INSTRUCTIONS TO FOLLOW — Of all the entries below, retype only the lines from the one with "pin swaps: 16 / 8" through the one with "register | 6", exactly as they appear.

__________

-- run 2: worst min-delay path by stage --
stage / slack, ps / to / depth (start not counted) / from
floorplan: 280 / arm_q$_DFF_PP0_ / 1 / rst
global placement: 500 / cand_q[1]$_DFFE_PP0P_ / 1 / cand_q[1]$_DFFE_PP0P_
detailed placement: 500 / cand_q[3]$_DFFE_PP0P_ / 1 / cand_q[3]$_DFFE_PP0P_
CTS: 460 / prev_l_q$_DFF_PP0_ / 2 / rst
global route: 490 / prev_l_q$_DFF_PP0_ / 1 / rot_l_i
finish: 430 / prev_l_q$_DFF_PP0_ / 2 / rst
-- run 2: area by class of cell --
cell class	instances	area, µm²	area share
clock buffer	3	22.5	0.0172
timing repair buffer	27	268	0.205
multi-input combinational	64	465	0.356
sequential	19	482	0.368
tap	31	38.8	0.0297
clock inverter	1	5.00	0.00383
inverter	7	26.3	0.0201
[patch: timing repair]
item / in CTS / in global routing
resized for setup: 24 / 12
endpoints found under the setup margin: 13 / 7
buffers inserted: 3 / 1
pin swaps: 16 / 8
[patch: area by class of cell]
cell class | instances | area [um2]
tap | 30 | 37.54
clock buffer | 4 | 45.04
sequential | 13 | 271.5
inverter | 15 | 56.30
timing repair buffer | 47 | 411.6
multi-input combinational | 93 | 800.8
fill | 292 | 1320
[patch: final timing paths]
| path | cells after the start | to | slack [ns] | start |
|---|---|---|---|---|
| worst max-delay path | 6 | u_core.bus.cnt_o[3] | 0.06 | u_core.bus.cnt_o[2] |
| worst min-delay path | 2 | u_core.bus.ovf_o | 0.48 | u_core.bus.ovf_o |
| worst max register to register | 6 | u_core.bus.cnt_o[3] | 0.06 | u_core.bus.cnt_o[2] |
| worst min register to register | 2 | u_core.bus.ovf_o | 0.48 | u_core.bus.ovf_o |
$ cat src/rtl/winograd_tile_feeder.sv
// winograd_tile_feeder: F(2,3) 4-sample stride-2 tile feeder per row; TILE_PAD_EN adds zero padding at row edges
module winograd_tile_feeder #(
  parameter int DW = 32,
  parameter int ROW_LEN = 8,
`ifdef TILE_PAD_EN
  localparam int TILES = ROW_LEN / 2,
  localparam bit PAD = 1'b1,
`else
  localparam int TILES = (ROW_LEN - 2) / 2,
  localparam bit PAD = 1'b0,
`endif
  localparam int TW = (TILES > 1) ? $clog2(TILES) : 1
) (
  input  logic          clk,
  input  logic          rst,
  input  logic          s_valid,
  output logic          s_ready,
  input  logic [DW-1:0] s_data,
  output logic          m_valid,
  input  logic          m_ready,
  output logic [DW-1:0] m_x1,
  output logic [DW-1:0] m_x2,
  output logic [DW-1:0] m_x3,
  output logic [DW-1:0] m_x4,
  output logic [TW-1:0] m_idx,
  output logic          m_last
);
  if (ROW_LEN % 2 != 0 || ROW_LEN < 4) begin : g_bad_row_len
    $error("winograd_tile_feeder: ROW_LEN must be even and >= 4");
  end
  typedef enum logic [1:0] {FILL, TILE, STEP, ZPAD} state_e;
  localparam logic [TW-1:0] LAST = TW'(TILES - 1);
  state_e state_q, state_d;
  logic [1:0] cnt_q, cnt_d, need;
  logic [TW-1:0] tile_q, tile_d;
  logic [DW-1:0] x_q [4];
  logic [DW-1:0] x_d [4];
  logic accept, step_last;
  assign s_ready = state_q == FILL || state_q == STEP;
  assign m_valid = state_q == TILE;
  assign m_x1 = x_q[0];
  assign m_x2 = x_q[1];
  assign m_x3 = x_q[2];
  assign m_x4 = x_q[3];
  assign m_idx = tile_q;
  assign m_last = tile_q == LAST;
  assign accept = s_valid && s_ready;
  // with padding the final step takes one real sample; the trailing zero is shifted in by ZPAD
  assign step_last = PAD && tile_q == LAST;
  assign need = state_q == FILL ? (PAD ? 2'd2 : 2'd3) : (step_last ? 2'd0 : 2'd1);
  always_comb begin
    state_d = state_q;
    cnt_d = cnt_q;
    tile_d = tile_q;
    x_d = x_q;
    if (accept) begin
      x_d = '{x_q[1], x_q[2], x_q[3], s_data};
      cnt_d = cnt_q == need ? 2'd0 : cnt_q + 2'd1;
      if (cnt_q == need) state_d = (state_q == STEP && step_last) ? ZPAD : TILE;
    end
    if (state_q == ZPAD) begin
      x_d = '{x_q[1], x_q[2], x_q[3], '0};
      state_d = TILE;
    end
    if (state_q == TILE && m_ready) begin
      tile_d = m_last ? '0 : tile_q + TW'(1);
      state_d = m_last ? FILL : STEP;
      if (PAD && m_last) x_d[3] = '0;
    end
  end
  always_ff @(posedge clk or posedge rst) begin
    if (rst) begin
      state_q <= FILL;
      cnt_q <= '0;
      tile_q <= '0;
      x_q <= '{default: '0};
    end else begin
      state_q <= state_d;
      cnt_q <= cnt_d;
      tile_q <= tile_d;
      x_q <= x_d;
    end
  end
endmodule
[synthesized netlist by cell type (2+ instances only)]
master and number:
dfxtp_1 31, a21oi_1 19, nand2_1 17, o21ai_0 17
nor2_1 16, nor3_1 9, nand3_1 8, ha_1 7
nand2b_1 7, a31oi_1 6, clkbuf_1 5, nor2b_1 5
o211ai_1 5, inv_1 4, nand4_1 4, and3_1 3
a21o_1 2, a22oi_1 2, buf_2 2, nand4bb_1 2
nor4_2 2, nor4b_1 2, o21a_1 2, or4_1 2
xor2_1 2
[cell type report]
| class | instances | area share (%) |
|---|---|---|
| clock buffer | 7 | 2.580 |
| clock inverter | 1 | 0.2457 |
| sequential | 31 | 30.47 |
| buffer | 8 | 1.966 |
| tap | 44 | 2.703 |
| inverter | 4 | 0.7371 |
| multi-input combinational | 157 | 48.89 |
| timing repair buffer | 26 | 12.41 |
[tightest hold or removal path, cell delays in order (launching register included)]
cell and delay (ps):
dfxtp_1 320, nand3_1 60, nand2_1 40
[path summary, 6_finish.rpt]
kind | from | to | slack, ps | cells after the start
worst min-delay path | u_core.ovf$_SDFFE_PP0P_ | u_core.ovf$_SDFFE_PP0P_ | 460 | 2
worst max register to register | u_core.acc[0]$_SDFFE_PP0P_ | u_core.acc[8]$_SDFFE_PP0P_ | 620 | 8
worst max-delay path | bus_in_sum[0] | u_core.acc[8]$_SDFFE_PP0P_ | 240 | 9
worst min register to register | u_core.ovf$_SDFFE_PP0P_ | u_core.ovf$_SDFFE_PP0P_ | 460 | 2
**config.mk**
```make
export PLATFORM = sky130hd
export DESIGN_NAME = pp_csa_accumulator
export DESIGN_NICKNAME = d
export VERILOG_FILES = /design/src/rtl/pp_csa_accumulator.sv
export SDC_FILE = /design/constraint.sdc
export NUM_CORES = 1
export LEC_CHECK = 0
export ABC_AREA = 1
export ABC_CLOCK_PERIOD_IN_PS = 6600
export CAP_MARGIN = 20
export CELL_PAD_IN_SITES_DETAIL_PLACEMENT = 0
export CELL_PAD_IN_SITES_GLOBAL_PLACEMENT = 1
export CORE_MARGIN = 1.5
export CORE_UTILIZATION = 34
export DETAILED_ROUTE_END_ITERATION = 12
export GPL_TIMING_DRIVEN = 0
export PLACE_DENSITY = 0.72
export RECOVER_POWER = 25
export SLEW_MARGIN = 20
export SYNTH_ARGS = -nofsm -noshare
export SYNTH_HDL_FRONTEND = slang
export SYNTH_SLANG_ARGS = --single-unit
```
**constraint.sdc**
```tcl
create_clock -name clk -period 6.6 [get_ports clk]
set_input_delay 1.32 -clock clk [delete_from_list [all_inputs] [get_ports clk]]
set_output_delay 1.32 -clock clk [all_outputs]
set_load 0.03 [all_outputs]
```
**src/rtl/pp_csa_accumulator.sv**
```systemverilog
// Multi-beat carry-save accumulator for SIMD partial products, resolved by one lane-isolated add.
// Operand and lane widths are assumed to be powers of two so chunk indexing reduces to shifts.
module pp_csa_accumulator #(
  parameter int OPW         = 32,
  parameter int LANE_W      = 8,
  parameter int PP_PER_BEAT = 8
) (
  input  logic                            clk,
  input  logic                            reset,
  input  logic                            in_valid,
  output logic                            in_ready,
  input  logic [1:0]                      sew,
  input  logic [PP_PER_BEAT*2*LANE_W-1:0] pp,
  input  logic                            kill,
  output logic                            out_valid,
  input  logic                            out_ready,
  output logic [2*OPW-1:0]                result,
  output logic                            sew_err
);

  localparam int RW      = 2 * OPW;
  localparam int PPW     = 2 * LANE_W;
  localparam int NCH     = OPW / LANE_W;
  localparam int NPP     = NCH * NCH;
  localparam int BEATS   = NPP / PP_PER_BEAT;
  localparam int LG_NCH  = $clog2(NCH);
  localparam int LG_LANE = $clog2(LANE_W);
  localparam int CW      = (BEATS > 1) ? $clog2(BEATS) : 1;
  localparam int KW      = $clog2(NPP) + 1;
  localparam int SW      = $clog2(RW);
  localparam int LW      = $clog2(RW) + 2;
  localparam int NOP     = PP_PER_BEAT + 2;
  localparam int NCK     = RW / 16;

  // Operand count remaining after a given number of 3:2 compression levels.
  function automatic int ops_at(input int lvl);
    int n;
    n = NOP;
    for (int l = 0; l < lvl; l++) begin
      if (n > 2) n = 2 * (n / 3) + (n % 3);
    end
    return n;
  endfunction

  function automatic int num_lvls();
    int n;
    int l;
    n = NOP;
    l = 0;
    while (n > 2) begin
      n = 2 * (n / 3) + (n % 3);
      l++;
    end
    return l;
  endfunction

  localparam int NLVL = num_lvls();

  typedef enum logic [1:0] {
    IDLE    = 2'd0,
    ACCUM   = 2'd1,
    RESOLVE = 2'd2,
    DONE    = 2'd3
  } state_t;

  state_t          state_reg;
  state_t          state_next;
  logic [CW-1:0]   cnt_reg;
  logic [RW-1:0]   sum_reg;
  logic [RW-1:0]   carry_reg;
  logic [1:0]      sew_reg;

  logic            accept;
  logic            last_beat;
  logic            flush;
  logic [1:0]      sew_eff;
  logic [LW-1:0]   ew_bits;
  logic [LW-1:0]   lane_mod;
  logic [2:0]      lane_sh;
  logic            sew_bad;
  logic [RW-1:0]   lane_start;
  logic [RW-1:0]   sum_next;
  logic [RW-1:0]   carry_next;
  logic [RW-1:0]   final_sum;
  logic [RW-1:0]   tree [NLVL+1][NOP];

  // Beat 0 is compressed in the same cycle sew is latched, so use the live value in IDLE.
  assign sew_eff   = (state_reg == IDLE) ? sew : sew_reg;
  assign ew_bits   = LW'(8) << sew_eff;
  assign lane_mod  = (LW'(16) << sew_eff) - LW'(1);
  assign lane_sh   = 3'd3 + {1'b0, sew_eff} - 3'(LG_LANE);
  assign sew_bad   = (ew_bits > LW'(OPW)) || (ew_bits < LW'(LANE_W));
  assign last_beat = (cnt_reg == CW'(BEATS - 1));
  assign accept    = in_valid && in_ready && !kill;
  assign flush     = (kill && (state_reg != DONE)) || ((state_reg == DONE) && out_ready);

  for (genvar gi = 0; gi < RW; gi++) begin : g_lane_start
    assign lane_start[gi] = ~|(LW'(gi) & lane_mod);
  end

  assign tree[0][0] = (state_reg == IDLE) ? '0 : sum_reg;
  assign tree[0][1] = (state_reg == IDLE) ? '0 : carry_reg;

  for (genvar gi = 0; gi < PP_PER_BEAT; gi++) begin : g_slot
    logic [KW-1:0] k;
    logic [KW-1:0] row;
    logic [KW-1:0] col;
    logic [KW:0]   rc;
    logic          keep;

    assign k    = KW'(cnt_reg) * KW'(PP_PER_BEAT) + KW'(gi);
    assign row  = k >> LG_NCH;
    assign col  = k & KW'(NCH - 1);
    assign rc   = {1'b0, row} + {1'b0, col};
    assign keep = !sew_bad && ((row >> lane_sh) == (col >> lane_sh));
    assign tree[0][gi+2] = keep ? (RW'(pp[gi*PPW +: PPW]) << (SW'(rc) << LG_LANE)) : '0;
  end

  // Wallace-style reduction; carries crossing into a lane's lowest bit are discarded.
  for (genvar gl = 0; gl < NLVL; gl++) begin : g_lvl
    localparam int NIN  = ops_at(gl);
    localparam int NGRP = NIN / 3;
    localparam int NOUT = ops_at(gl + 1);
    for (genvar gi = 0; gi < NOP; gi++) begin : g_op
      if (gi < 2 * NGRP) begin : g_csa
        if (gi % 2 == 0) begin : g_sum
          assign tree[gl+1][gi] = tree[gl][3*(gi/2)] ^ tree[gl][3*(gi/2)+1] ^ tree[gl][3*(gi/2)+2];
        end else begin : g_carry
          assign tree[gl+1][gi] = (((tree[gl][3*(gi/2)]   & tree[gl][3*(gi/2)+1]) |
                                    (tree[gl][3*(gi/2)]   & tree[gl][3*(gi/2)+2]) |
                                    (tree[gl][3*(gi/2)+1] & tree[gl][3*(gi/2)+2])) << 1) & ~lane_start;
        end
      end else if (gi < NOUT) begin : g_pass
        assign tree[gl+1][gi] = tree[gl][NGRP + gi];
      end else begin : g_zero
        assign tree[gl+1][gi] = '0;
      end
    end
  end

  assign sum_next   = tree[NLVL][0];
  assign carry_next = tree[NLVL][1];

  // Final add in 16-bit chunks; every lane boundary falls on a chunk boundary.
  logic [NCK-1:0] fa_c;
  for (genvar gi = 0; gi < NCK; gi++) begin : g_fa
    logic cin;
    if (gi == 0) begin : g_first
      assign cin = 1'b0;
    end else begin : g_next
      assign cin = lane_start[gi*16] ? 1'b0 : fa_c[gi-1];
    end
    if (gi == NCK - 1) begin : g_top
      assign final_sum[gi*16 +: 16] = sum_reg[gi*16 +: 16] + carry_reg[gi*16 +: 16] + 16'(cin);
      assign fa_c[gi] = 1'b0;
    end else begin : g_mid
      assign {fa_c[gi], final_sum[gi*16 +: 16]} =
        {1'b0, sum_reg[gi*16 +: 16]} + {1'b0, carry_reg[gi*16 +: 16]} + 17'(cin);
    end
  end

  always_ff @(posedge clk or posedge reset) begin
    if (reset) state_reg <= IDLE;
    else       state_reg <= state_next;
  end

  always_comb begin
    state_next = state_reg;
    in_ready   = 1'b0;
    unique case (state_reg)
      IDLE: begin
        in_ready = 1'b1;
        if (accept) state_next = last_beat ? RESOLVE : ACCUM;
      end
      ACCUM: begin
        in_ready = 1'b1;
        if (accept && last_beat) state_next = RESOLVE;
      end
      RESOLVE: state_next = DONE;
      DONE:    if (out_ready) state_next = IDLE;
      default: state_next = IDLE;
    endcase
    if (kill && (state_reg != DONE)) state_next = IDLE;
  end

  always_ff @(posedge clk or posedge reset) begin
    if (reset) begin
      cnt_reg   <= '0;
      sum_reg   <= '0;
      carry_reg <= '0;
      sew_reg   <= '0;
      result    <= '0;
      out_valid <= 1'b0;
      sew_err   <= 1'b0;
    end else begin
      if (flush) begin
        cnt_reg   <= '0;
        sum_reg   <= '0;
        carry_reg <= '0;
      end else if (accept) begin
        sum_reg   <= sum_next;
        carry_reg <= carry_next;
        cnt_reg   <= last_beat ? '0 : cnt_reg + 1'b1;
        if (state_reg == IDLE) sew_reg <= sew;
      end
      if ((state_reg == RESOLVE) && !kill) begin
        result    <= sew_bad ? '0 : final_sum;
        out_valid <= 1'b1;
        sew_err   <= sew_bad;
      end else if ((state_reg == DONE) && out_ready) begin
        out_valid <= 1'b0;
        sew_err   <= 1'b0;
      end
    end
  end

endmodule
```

__________

TASK ANSWER —
pin swaps: 16 / 8
[patch: area by class of cell]
cell class | instances | area [um2]
tap | 30 | 37.54
clock buffer | 4 | 45.04
sequential | 13 | 271.5
inverter | 15 | 56.30
timing repair buffer | 47 | 411.6
multi-input combinational | 93 | 800.8
fill | 292 | 1320
[patch: final timing paths]
| path | cells after the start | to | slack [ns] | start |
|---|---|---|---|---|
| worst max-delay path | 6 | u_core.bus.cnt_o[3] | 0.06 | u_core.bus.cnt_o[2] |
| worst min-delay path | 2 | u_core.bus.ovf_o | 0.48 | u_core.bus.ovf_o |
| worst max register to register | 6 | u_core.bus.cnt_o[3] | 0.06 | u_core.bus.cnt_o[2] |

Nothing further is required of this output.